What to work on: Please restate, word for word, the lines below that begin at the one with "xor+xnor: 1 / 1 / 0.5073" and end at the one with "No activity file". Leave out all other lines.
"""
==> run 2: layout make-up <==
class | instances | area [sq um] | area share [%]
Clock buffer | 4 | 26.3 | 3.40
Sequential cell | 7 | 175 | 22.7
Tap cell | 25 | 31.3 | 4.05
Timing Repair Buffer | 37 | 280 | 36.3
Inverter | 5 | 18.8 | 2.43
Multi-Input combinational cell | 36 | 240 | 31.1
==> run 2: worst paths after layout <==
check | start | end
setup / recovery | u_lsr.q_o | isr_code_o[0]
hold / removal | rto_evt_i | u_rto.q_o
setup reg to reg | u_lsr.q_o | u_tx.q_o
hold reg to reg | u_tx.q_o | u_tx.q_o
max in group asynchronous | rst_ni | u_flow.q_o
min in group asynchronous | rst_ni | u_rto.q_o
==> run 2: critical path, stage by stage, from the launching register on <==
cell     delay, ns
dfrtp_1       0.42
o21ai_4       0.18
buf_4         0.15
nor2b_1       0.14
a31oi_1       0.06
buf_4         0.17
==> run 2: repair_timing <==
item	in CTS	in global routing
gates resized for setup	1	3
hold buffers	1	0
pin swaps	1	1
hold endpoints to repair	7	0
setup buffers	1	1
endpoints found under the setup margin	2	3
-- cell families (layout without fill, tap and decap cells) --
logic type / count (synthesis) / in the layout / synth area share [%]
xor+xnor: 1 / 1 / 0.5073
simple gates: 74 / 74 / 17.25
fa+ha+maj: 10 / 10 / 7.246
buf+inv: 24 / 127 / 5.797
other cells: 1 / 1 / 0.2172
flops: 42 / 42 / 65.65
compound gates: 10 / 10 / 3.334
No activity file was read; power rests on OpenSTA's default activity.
"""
"""
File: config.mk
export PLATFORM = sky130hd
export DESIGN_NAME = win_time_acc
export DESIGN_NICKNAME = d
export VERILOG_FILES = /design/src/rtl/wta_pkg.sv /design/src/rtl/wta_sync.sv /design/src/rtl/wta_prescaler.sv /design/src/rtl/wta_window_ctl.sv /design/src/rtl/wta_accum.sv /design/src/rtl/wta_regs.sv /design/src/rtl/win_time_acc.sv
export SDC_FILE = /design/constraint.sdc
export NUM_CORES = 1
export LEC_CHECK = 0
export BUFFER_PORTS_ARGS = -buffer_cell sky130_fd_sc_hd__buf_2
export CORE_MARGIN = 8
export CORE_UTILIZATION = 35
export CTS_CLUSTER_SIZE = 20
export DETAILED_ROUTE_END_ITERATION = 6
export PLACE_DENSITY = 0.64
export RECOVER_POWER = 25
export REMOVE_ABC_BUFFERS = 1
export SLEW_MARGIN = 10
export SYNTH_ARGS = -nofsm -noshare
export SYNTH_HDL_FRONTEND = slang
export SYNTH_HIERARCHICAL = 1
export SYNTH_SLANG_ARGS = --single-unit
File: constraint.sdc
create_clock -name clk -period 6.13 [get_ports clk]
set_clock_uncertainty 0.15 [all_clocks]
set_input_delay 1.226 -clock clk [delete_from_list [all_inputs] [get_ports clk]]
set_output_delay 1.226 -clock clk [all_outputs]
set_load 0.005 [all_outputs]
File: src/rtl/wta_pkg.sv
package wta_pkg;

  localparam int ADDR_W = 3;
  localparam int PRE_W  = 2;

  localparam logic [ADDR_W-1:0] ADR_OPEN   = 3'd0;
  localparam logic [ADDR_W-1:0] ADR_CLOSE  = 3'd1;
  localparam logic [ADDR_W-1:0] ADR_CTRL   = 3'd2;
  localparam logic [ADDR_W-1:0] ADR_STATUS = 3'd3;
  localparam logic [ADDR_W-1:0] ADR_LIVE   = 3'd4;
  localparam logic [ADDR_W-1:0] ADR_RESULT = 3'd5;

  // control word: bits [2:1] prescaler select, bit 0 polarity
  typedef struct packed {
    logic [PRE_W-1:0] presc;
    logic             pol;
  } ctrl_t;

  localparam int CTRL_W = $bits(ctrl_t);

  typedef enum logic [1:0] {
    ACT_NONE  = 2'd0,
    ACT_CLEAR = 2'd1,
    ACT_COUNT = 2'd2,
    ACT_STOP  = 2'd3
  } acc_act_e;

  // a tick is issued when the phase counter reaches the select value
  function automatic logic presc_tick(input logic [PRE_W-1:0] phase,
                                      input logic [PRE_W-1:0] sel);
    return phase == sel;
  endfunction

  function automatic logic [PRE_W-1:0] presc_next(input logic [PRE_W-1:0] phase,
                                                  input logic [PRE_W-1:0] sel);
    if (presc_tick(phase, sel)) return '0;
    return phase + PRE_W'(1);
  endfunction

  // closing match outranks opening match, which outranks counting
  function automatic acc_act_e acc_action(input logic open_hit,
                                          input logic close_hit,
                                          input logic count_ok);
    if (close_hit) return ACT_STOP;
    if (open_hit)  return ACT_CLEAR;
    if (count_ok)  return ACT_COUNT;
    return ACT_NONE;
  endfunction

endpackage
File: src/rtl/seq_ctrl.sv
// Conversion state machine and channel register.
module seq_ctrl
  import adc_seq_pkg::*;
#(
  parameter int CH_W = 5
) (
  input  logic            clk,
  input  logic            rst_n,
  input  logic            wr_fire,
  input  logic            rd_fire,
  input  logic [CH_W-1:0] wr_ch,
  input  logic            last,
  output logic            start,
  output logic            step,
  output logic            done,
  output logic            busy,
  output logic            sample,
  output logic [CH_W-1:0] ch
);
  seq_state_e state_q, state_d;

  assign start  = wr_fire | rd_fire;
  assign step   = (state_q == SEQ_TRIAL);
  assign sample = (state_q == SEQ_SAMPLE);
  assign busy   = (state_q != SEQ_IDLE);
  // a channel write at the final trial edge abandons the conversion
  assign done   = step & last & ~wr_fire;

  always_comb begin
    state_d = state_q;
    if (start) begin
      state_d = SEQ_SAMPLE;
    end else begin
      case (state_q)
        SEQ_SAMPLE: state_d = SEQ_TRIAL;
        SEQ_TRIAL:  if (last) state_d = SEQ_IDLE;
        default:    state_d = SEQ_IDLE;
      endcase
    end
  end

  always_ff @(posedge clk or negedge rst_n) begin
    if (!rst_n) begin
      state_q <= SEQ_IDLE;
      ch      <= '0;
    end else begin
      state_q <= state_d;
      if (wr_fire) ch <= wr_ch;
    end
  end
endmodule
"""
Answer box:
xor+xnor: 1 / 1 / 0.5073
simple gates: 74 / 74 / 17.25
fa+ha+maj: 10 / 10 / 7.246
buf+inv: 24 / 127 / 5.797
other cells: 1 / 1 / 0.2172
flops: 42 / 42 / 65.65
compound gates: 10 / 10 / 3.334
No activity file was read; power rests on OpenSTA's default activity.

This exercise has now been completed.